- **WORK INSTRUCTIONS**: Your answer should consist of the lines in the listing that hold "byte".

- **RECORDS FOR THIS EXERCISE**:

-----

`src/design/pnhm_pkg.sv`:
```
package pnhm_pkg;

    // Input item kinds
    typedef enum logic [1:0] {
        OP_SAMPLE  = 2'd0,
        OP_SECOND  = 2'd1,
        OP_MESSAGE = 2'd2
    } t_opcode;

    // Configuration register indexes (byte address = 4 * index)
    typedef enum logic [2:0] {
        REG_WAITING_PERIODS    = 3'd0,
        REG_STUCK_MIN_POSITION = 3'd1,
        REG_STUCK_SAMPLE_LIMIT = 3'd2,
        REG_POT_SUM_LOW        = 3'd3,
        REG_POT_SUM_HIGH       = 3'd4,
        REG_TEMP_LIMIT         = 3'd5
    } t_reg_idx;

    localparam int unsigned ADDR_W = 5;
    localparam int unsigned DATA_W = 32;

    // Message identifiers
    localparam logic [10:0] ID_REAR = 11'h202;
    localparam logic [10:0] ID_TEMP = 11'h050;

    // Accelerator clamp and stuck counter ceiling
    localparam logic [7:0] ACCEL_CLAMP = 8'd200;
    localparam logic [7:0] STUCK_SAT   = 8'd130;

    // Configuration reset values
    localparam logic [6:0]  RST_WAITING_PERIODS    = 7'd5;
    localparam logic [7:0]  RST_STUCK_MIN_POSITION = 8'd60;
    localparam logic [7:0]  RST_STUCK_SAMPLE_LIMIT = 8'd120;
    localparam logic [10:0] RST_POT_SUM_LOW        = 11'd723;
    localparam logic [10:0] RST_POT_SUM_HIGH       = 11'd1323;
    localparam logic [15:0] RST_TEMP_LIMIT         = 16'd600;

    // Error byte bit positions
    localparam int unsigned ERR_PLAUS      = 0;
    localparam int unsigned ERR_STUCK      = 1;
    localparam int unsigned ERR_OVERTEMP   = 2;
    localparam int unsigned ERR_LIGHT_TO   = 3;
    localparam int unsigned ERR_REAR_LO    = 4;
    localparam int unsigned ERR_REAR_HI    = 5;
    localparam int unsigned ERR_REAR_TO    = 6;
    localparam int unsigned ERR_TEMP_TO    = 7;

    // Reciprocal of five in 2^-10 units; exact for every 10-bit value
    localparam logic [7:0] DIV5_MUL = 8'd205;

    // Divide a 10-bit reading by five
    function automatic logic [7:0] div5(input logic [9:0] value);
        logic [17:0] prod;
        prod = 18'(value) * 18'(DIV5_MUL);
        return prod[17:10];
    endfunction

endpackage

```
`src/design/pedal_and_node_health_monitor_top.sv`:
```
// Pedal and node health monitor. One item transfers per clock unless stalled: a
// sample tick (opcode 0) produces one result in the output register on the
// next cycle, while one-second ticks (opcode 1) and received messages (opcode
// 2) update the heartbeat counters and error byte and produce no result;
// opcode 3 is ignored. All state updates at the input transfer edge, so
// back-to-back items see each other's effects, and the single output register
// lets a new item transfer while a result still waits, as long as that result
// is taken in the same cycle. Configuration is an APB-style port with registers
// at byte addresses 0x00 to 0x14 and should only be written while idle.
module pedal_and_node_health_monitor_top (
    input  logic        i_clk,
    input  logic        i_rst_n,

    // Input item channel
    input  logic        i_valid,
    output logic        o_ready,
    input  logic [1:0]  i_opcode,
    input  logic [9:0]  i_accel_pot_a,
    input  logic [9:0]  i_accel_pot_b,
    input  logic [9:0]  i_brake_pot,
    input  logic [9:0]  i_brake_level_pot,
    input  logic [10:0] i_message_id,
    input  logic [7:0]  i_data_first,
    input  logic [7:0]  i_data_second,

    // Result channel
    output logic        o_valid,
    input  logic        i_ready,
    output logic [7:0]  o_accel_position,
    output logic [7:0]  o_brake_position,
    output logic [7:0]  o_error_bits,
    output logic        o_brake_light_on,

    // Configuration port
    input  logic                          psel,
    input  logic                          penable,
    input  logic                          pwrite,
    input  logic [pnhm_pkg::ADDR_W-1:0]   paddr,
    input  logic [pnhm_pkg::DATA_W-1:0]   pwdata,
    output logic [pnhm_pkg::DATA_W-1:0]   prdata,
    output logic                          pready
);

    // Configuration registers
    logic [6:0]  r_waiting_periods;
    logic [7:0]  r_stuck_min_position;
    logic [7:0]  r_stuck_sample_limit;
    logic [10:0] r_pot_sum_low;
    logic [10:0] r_pot_sum_high;
    logic [15:0] r_temp_limit;

    // Monitor state
    logic [7:0]  r_previous_accel,  n_previous_accel;
    logic [7:0]  r_stuck_samples,   n_stuck_samples;
    logic        r_light_state,     n_light_state;
    logic [7:0]  r_error_store,     n_error_store;
    logic [6:0]  r_rear_heartbeat,  n_rear_heartbeat;
    logic [6:0]  r_temp_heartbeat,  n_temp_heartbeat;
    logic [6:0]  r_light_heartbeat, n_light_heartbeat;

    // Output register
    logic        r_out_valid, n_out_valid;
    logic [7:0]  r_out_accel;
    logic [7:0]  r_out_brake;

    logic                 in_xfer;
    logic                 cfg_write;
    pnhm_pkg::t_opcode    op;
    pnhm_pkg::t_reg_idx   reg_idx;
    logic [7:0]           accel_div;
    logic [7:0]           accel_scaled;
    logic [7:0]           brake_scaled;
    logic [8:0]           stuck_inc;
    logic [10:0]          pot_sum;
    logic [15:0]          temp_value;
    logic                 sample_xfer;

    assign op       = pnhm_pkg::t_opcode'(i_opcode);
    assign reg_idx  = pnhm_pkg::t_reg_idx'(paddr[4:2]);
    assign o_ready  = !r_out_valid || i_ready;
    assign in_xfer  = i_valid && o_ready;
    assign sample_xfer = in_xfer && (op == pnhm_pkg::OP_SAMPLE);
    assign pready   = 1'b1;
    assign cfg_write = psel && penable && pwrite && pready;

    // Scale pedal readings
    assign accel_div    = pnhm_pkg::div5(i_accel_pot_a);
    assign accel_scaled = (accel_div > pnhm_pkg::ACCEL_CLAMP) ? pnhm_pkg::ACCEL_CLAMP
                                                              : accel_div;
    assign brake_scaled = pnhm_pkg::div5(i_brake_pot);
    assign pot_sum      = {1'b0, i_accel_pot_a} + {1'b0, i_accel_pot_b};
    assign temp_value   = {i_data_first, i_data_second};
    assign stuck_inc    = {1'b0, r_stuck_samples} + 9'd1;

    // Write configuration registers
    always_ff @(posedge i_clk) begin
        if (!i_rst_n) begin
            r_waiting_periods    <= pnhm_pkg::RST_WAITING_PERIODS;
            r_stuck_min_position <= pnhm_pkg::RST_STUCK_MIN_POSITION;
            r_stuck_sample_limit <= pnhm_pkg::RST_STUCK_SAMPLE_LIMIT;
            r_pot_sum_low        <= pnhm_pkg::RST_POT_SUM_LOW;
            r_pot_sum_high       <= pnhm_pkg::RST_POT_SUM_HIGH;
            r_temp_limit         <= pnhm_pkg::RST_TEMP_LIMIT;
        end else if (cfg_write) begin
            unique case (reg_idx)
                pnhm_pkg::REG_WAITING_PERIODS:    r_waiting_periods    <= pwdata[6:0];
                pnhm_pkg::REG_STUCK_MIN_POSITION: r_stuck_min_position <= pwdata[7:0];
                pnhm_pkg::REG_STUCK_SAMPLE_LIMIT: r_stuck_sample_limit <= pwdata[7:0];
                pnhm_pkg::REG_POT_SUM_LOW:        r_pot_sum_low        <= pwdata[10:0];
                pnhm_pkg::REG_POT_SUM_HIGH:       r_pot_sum_high       <= pwdata[10:0];
                pnhm_pkg::REG_TEMP_LIMIT:         r_temp_limit         <= pwdata[15:0];
                default: begin
                end
            endcase
        end
    end

    // Read back configuration registers
    always_comb begin
        unique case (reg_idx)
            pnhm_pkg::REG_WAITING_PERIODS:    prdata = 32'(r_waiting_periods);
            pnhm_pkg::REG_STUCK_MIN_POSITION: prdata = 32'(r_stuck_min_position);
            pnhm_pkg::REG_STUCK_SAMPLE_LIMIT: prdata = 32'(r_stuck_sample_limit);
            pnhm_pkg::REG_POT_SUM_LOW:        prdata = 32'(r_pot_sum_low);
            pnhm_pkg::REG_POT_SUM_HIGH:       prdata = 32'(r_pot_sum_high);
            pnhm_pkg::REG_TEMP_LIMIT:         prdata = 32'(r_temp_limit);
            default:                          prdata = '0;
        endcase
    end

    // Compute next monitor state for the transferred item
    always_comb begin
        n_previous_accel  = r_previous_accel;
        n_stuck_samples   = r_stuck_samples;
        n_light_state     = r_light_state;
        n_error_store     = r_error_store;
        n_rear_heartbeat  = r_rear_heartbeat;
        n_temp_heartbeat  = r_temp_heartbeat;
        n_light_heartbeat = r_light_heartbeat;
        if (in_xfer) begin
            unique case (op)
                pnhm_pkg::OP_SAMPLE: begin
                    n_light_state = (i_brake_pot > i_brake_level_pot);
                    // Count unchanged samples above the minimum position
                    if (accel_scaled == r_previous_accel &&
                        accel_scaled > r_stuck_min_position) begin
                        n_error_store[pnhm_pkg::ERR_STUCK] =
                            (stuck_inc > {1'b0, r_stuck_sample_limit});
                        n_stuck_samples = (stuck_inc[7:0] > pnhm_pkg::STUCK_SAT)
                                        ? pnhm_pkg::STUCK_SAT : stuck_inc[7:0];
                    end else begin
                        n_error_store[pnhm_pkg::ERR_STUCK] = 1'b0;
                        n_stuck_samples = '0;
                    end
                    n_previous_accel = accel_scaled;
                    n_error_store[pnhm_pkg::ERR_PLAUS] =
                        (pot_sum < r_pot_sum_low) || (pot_sum > r_pot_sum_high);
                end
                pnhm_pkg::OP_SECOND: begin
                    // Count down heartbeats, flag timeout at zero
                    if (r_rear_heartbeat == '0) begin
                        n_error_store[pnhm_pkg::ERR_REAR_TO] = 1'b1;
                    end else begin
                        n_rear_heartbeat = r_rear_heartbeat - 7'd1;
                        n_error_store[pnhm_pkg::ERR_REAR_TO] = 1'b0;
                    end
                    if (r_temp_heartbeat == '0) begin
                        n_error_store[pnhm_pkg::ERR_TEMP_TO] = 1'b1;
                    end else begin
                        n_temp_heartbeat = r_temp_heartbeat - 7'd1;
                        n_error_store[pnhm_pkg::ERR_TEMP_TO] = 1'b0;
                    end
                    if (r_light_heartbeat == '0) begin
                        n_error_store[pnhm_pkg::ERR_LIGHT_TO] = 1'b1;
                    end else begin
                        n_light_heartbeat = r_light_heartbeat - 7'd1;
                        n_error_store[pnhm_pkg::ERR_LIGHT_TO] = 1'b0;
                    end
                end
                pnhm_pkg::OP_MESSAGE: begin
                    if (i_message_id == pnhm_pkg::ID_REAR) begin
                        n_rear_heartbeat = r_waiting_periods;
                        n_error_store[pnhm_pkg::ERR_REAR_LO] = i_data_first[1];
                        n_error_store[pnhm_pkg::ERR_REAR_HI] = i_data_first[2];
                        // Reload light heartbeat only when the rear node agrees
                        if (r_light_state == i_data_first[0]) begin
                            n_light_heartbeat = r_waiting_periods;
                        end
                    end
                    if (i_message_id == pnhm_pkg::ID_TEMP) begin
                        n_temp_heartbeat = r_waiting_periods;
                        n_error_store[pnhm_pkg::ERR_OVERTEMP] = (temp_value > r_temp_limit);
                    end
                end
                default: begin
                end
            endcase
        end
    end

    // Hold monitor state
    always_ff @(posedge i_clk) begin
        if (!i_rst_n) begin
            r_previous_accel  <= '0;
            r_stuck_samples   <= '0;
            r_light_state     <= 1'b0;
            r_error_store     <= '0;
            r_rear_heartbeat  <= '0;
            r_temp_heartbeat  <= '0;
            r_light_heartbeat <= '0;
        end else begin
            r_previous_accel  <= n_previous_accel;
            r_stuck_samples   <= n_stuck_samples;
            r_light_state     <= n_light_state;
            r_error_store     <= n_error_store;
            r_rear_heartbeat  <= n_rear_heartbeat;
            r_temp_heartbeat  <= n_temp_heartbeat;
            r_light_heartbeat <= n_light_heartbeat;
        end
    end

    // Advance output valid: load on a sample, drop when taken
    always_comb begin
        if (sample_xfer) begin
            n_out_valid = 1'b1;
        end else if (i_ready) begin
            n_out_valid = 1'b0;
        end else begin
            n_out_valid = r_out_valid;
        end
    end

    always_ff @(posedge i_clk) begin
        if (!i_rst_n) begin
            r_out_valid <= 1'b0;
        end else begin
            r_out_valid <= n_out_valid;
        end
    end

    // Capture result payload
    always_ff @(posedge i_clk) begin
        if (sample_xfer) begin
            r_out_accel <= accel_scaled;
            r_out_brake <= brake_scaled;
        end
    end

    // Error byte and light come from the state the sample left behind
    assign o_valid          = r_out_valid;
    assign o_accel_position = r_out_accel;
    assign o_brake_position = r_out_brake;
    assign o_error_bits     = r_error_store;
    assign o_brake_light_on = r_light_state;

`ifndef ASSERT_OFF
    a_stuck_saturated: assert property (@(posedge i_clk) disable iff (!i_rst_n)
        r_stuck_samples <= pnhm_pkg::STUCK_SAT)
        else $error("stuck counter above saturation");

    a_no_result_for_tick: assert property (@(posedge i_clk) disable iff (!i_rst_n)
        (in_xfer && op != pnhm_pkg::OP_SAMPLE && !r_out_valid) |=> !o_valid)
        else $error("result produced for a non-sample item");

    a_sample_result: assert property (@(posedge i_clk) disable iff (!i_rst_n)
        sample_xfer |=> (o_valid && o_error_bits == r_error_store &&
                         o_accel_position == r_previous_accel))
        else $error("sample result does not match stored state");

    a_accel_clamped: assert property (@(posedge i_clk) disable iff (!i_rst_n)
        o_valid |-> (o_accel_position <= pnhm_pkg::ACCEL_CLAMP))
        else $error("accelerator position above clamp");

    a_result_held: assert property (@(posedge i_clk) disable iff (!i_rst_n)
        (o_valid && !i_ready) |=> (o_valid && o_error_bits == $past(o_error_bits)))
        else $error("stalled error byte changed");
`endif

endmodule

```
`config.mk`:
```
export PLATFORM = sky130hd
export DESIGN_NAME = pedal_and_node_health_monitor_top
export DESIGN_NICKNAME = d
export VERILOG_FILES = /design/src/design/pnhm_pkg.sv /design/src/design/pedal_and_node_health_monitor_top.sv
export SDC_FILE = /design/constraint.sdc
export NUM_CORES = 1
export LEC_CHECK = 0
export BUFFER_PORTS_ARGS = -buffer_cell sky130_fd_sc_hd__buf_2
export CORE_ASPECT_RATIO = 2
export CORE_MARGIN = 1
export CORE_UTILIZATION = 59
export CTS_CLUSTER_DIAMETER = 30
export DETAILED_ROUTE_END_ITERATION = 8
export PLACE_DENSITY = 0.81
export SYNTH_ARGS = -nofsm -noshare
export SYNTH_HDL_FRONTEND = slang
export SYNTH_SLANG_ARGS = --single-unit
export TNS_END_PERCENT = 30
```
`constraint.sdc`:
```
create_clock -name i_clk -period 7.8 [get_ports i_clk]
set_input_delay 0.78 -clock i_clk [delete_from_list [all_inputs] [get_ports i_clk]]
set_output_delay 0.78 -clock i_clk [all_outputs]
set_load 0.02 [all_outputs]
```
==> flow_summary.json <==
{
  "port-buffer-count": 137,
  "critPathMaxStageDelay_ps": 550,
  "max-slew-margin-rel": 0.151,
  "cts_tree": "done",
  "die_w_um": 98.9,
  "placed_cell_area_mm2": 0.0118,
  "switching_share": 0.387,
  "hold_depth": 2,
  "drt-initial-drc-count": 441,
  "yosys_most_used_dff": "dfxtp_1",
  "ir_worst_vdd_mv": 0.146,
  "grt_pass1_vias": 9923,
  "worstReg2RegEnd": "o_error_bits[1]$_SDFFE_PN0P_",
  "ys_seq_area_frac": 0.239,
  "cts_resized": 0,
  "drt-total-wl_um": 29700,
  "dr.pass1.iters": 9,
  "drive_gt1_frac": 0.138,
  "dp_hpwl_um": 23800,
  "nets": 1768,
  "p_int_mw": 1.71,
  "layout_setup_ws_ps": 822,
  "critPathArrivalTime_ps": 7330,
  "setup_tns_ps": 0,
  "yosysUniqueCellTypes": 69,
  "run_status": "finished, violations left",
  "syn_area_mm2": 0.0111,
  "setup_viol": 0,
  "yosysMostFrequentCell": "ha_1",
  "p_clk_frac": 0.278,
  "vias": 9892,
  "design_area_mm2": 0.0124,
  "clock_latency_ps": 420,
  "hold_buffers": 0,
  "cts.htree.levels": 4,
  "cts_buffers": 17,
  "cpMostUsedCell": "inv_1",
  "nFillCells": 1489,
  "p_leak_nw": 5.99,
  "p_seq_frac": 0.261,
  "die-area_mm2": 0.0194,
  "syn2layout_area_growth_pct": 11.9,
  "cts_buffer_depth": 2,
  "cts_root_buffer": "clkbuf_16",
  "vias_per_cell": 5.93,
  "crit_family": "adder cells",
  "grt-ovfl-total": 0,
  "cts.clk_slew.worst_paths_ps": 60,
  "avgSynthCellArea_um2": 8.35,
  "crit_slowest_cell": "fa_1",
  "finalMaxSlewViolations": 0,
  "diodes": 0,
  "cts.sinks": 124,
  "fmax_mhz": 143,
  "violations": "design-rule violations",
  "fin_skew_ps": 7.86,
  "min_to": "o_error_bits[6]$_SDFFE_PN0P_",
  "ant_nets": 0,
  "post-synth-top-area-cell": "ha_1",
  "crit_buf_inv": 7,
  "power_mw": 2.79,
  "syn-instance-count": 1327,
  "finalHoldViolations": 0,
  "antenna_found_initial": 0,
  "ys_ff_latch": 124,
  "synth-edff-count": 16,
  "yosysWarnings": 0,
  "max_slew.worst_pin.slew_ps": 1260,
  "ff2ff_setup_slack_ps": 5010,
  "finalCriticalPeriod_ps": 6980,
  "crit_type": "in -> reg",
  "grt_pass1_wl_um": 46600,
  "hold_path.class": "reg -> reg",
  "place_congestion": 0.959,
  "cts_setup_buffers": 0,
  "dp_worst_setup_slack_ps": 394,
  "std_cell_rows": 70,
  "worst-r2r-cell-count": 12,
  "routedWlPerCell_um": 17.8,
  "rr_startpoint": "r_stuck_samples[0]$_SDFFE_PN0P_",
  "rsz0062_at_grt": "false",
  "maxCapViolations": 0,
  "synth.area.top_cells": "ha_1 (21%), dfxtp_1 (20%), inv_1 (6.2%)",
  "crit_path_start_kind": "input pin",
  "synth_top_area_frac": 0.207,
  "fp.dieH_um": 196,
  "ioPinCount": 173,
  "synthTopCellsByCount": "ha_1 (183), inv_1 (182), nand2_1 (145)",
  "drc": 1,
  "holdCritStartpoint": "o_error_bits[6]$_SDFFE_PN0P_",
  "grt.total_usage": 0.309,
  "core-area_mm2": 0.0183,
  "critPathRequiredTime_ps": 8150,
  "synthArstFlopShare": 0,
  "pwr-share-comb": 0.462,
  "power_density_mw_per_mm2": 225,
  "p_sw_mw": 1.08,
  "crit_fanout": 8,
  "min_period_over_period": 0.895,
  "initial_core_util": 0.605,
  "grt_max_degree": 62,
  "crit_path_end_kind": "flop"
}
power groups by stage:
stage / clock (mW) / combinational, mW / sequential (mW)
floorplan: 0 / 0.939 / 0.753
global placement: 0 / 1.24 / 0.739
detailed placement: 0 / 1.27 / 0.739
CTS: 0.776 / 1.28 / 0.726
global route: 0.812 / 1.44 / 0.729
finish: 0.774 / 1.29 / 0.726
layer usage:
layer	vias to the layer above	track usage	wire length (µm)
li1	4766	-	-
met1	4684	0.274	9700
met2	319	0.607	16500
met3	123	0.0410	1140
met4	0	0.239	2370
met5	-	0	0
placed cells by master (no fill, tap or decap), types with 5 or more instances in the layout:
| master | Yosys | layout |
|---|---|---|
| xor2_1 | 12 | 12 |
| nor2b_1 | 27 | 27 |
| and3_1 | 12 | 12 |
| dfxtp_1 | 108 | 108 |
| o21bai_1 | 6 | 6 |
| a21oi_1 | 50 | 50 |
| a21boi_0 | 42 | 42 |
| o21a_1 | 18 | 18 |
| a211oi_1 | 6 | 6 |
| a21o_1 | 14 | 14 |
| ha_1 | 183 | 183 |
| a22oi_1 | 13 | 13 |
| nor3_1 | 19 | 18 |
| nor4_1 | 8 | 7 |
| xnor2_1 | 25 | 25 |
| nand2_1 | 145 | 145 |
| mux2i_1 | 22 | 22 |
| o22ai_1 | 9 | 9 |
| edfxtp_1 | 16 | 16 |
| buf_2 | 0 | 137 |
| conb_1 | 2 | 17 |
| nand2b_1 | 15 | 15 |
| nand3_1 | 34 | 34 |
| inv_1 | 182 | 182 |
| buf_4 | 17 | 5 |
| nand4_1 | 14 | 14 |
| a31oi_1 | 12 | 12 |
| fa_1 | 34 | 34 |
| and2_1 | 11 | 11 |
| o21ai_0 | 51 | 51 |
| a21boi_1 | 5 | 5 |
| o221a_2 | 11 | 11 |
| nor2_1 | 65 | 65 |
| o211ai_1 | 26 | 26 |
| clkinv_4 | 0 | 5 |
| clkbuf_16 | 0 | 17 |
cells by family (layout without fill, tap and decap cells):
kind of cell,count (synthesis),in the layout,synth area share
adder cells (fa/ha/maj),217,217,0.268
other,2,17,0.000678
flip-flops,124,124,0.239
multiplexers,23,23,0.0209
buffers and inverters,249,358,0.0908
AND/OR/NAND/NOR,378,378,0.165
XOR/XNOR,38,38,0.0307
AO/OA/AOI/OAI,296,296,0.185
worst reg2reg max path, stage by stage, from the launching register on:
cell,delay (ps)
dfxtp_1,470
ha_1,260
xor2_1,310
ha_1,340
o21a_1,120
o21a_1,160
o21a_1,160
o21a_1,170
o21a_1,160
o21a_1,160
o22ai_1,140
a211o_1,140
a21boi_0,80
cell type report:
class	count	area [µm²]	area share
multi-input combinational	969	7490	0.604
sequential	124	2640	0.213
timing repair buffer	142	723	0.0583
inverter	184	691	0.0557
clock buffer	18	429	0.0346
tap	216	270	0.0218
clock inverter	14	148	0.0119
registers in the layout (all words and copies together) (netlist names):
signal,count
o_accel_position,8
o_brake_light_on,1
o_brake_position,8
o_error_bits,8
o_valid,1
r_light_heartbeat,7
r_pot_sum_high,11
r_pot_sum_low,11
r_previous_accel,8
r_rear_heartbeat,7
r_stuck_min_position,8
r_stuck_sample_limit,8
r_stuck_samples,8
r_temp_heartbeat,7
r_temp_limit,16
r_waiting_periods,7
per-stage QoR:
stage          hold WS [ps]  utilization  cells
3_3_place_gp            448        0.646   1635
5_1_grt                 472        0.677   1667
4_1_cts                 461        0.677   1667
3_5_place_dp            454        0.646   1635
2_1_floorplan           436            -   1342
6_report                458        0.677   1667
worst max path at each step:
stage,cells after the start,from,to
6_report,29,i_accel_pot_a[3],r_stuck_samples[3]$_SDFFE_PN0P_
5_1_grt,29,i_accel_pot_a[3],r_stuck_samples[3]$_SDFFE_PN0P_
4_1_cts,29,i_accel_pot_a[3],r_stuck_samples[3]$_SDFFE_PN0P_
3_5_place_dp,29,i_accel_pot_a[3],r_stuck_samples[3]$_SDFFE_PN0P_
3_3_place_gp,29,i_accel_pot_a[3],r_stuck_samples[3]$_SDFFE_PN0P_
2_1_floorplan,28,i_accel_pot_a[2],r_stuck_samples[3]$_SDFFE_PN0P_
Note: power is estimated with default switching activity, not from simulation.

-----

- **TASK ANSWER**:
    // Configuration register indexes (byte address = 4 * index)
    // Error byte bit positions
// 2) update the heartbeat counters and error byte and produce no result;
// at byte addresses 0x00 to 0x14 and should only be written while idle.
    // Error byte and light come from the state the sample left behind
        else $error("stalled error byte changed");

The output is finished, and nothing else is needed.